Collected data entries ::
○ ○ ○ ○ ○ ○ ○

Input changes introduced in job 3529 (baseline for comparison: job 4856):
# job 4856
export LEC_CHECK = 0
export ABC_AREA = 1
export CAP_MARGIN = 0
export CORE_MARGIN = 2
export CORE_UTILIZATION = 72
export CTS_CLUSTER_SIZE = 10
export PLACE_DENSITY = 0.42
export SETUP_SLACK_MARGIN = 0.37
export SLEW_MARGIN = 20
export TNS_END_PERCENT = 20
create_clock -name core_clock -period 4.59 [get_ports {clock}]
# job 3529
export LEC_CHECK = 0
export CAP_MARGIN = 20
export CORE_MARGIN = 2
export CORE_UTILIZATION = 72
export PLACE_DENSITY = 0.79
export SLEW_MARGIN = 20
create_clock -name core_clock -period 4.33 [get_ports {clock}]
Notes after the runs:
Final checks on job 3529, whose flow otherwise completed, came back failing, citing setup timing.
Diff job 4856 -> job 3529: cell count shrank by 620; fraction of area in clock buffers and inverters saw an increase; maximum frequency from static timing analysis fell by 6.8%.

○ ○ ○ ○ ○ ○ ○

Exercise description :: All that is needed is the exact run of lines above from the line containing "export SETUP_SLACK_MARGIN = 0.37" through the line containing "Notes after the", both of them included.

Solution for this task ::
export SETUP_SLACK_MARGIN = 0.37
export SLEW_MARGIN = 20
export TNS_END_PERCENT = 20
create_clock -name core_clock -period 4.59 [get_ports {clock}]
# job 3529
export LEC_CHECK = 0
export CAP_MARGIN = 20
export CORE_MARGIN = 2
export CORE_UTILIZATION = 72
export PLACE_DENSITY = 0.79
export SLEW_MARGIN = 20
create_clock -name core_clock -period 4.33 [get_ports {clock}]
Notes after the runs:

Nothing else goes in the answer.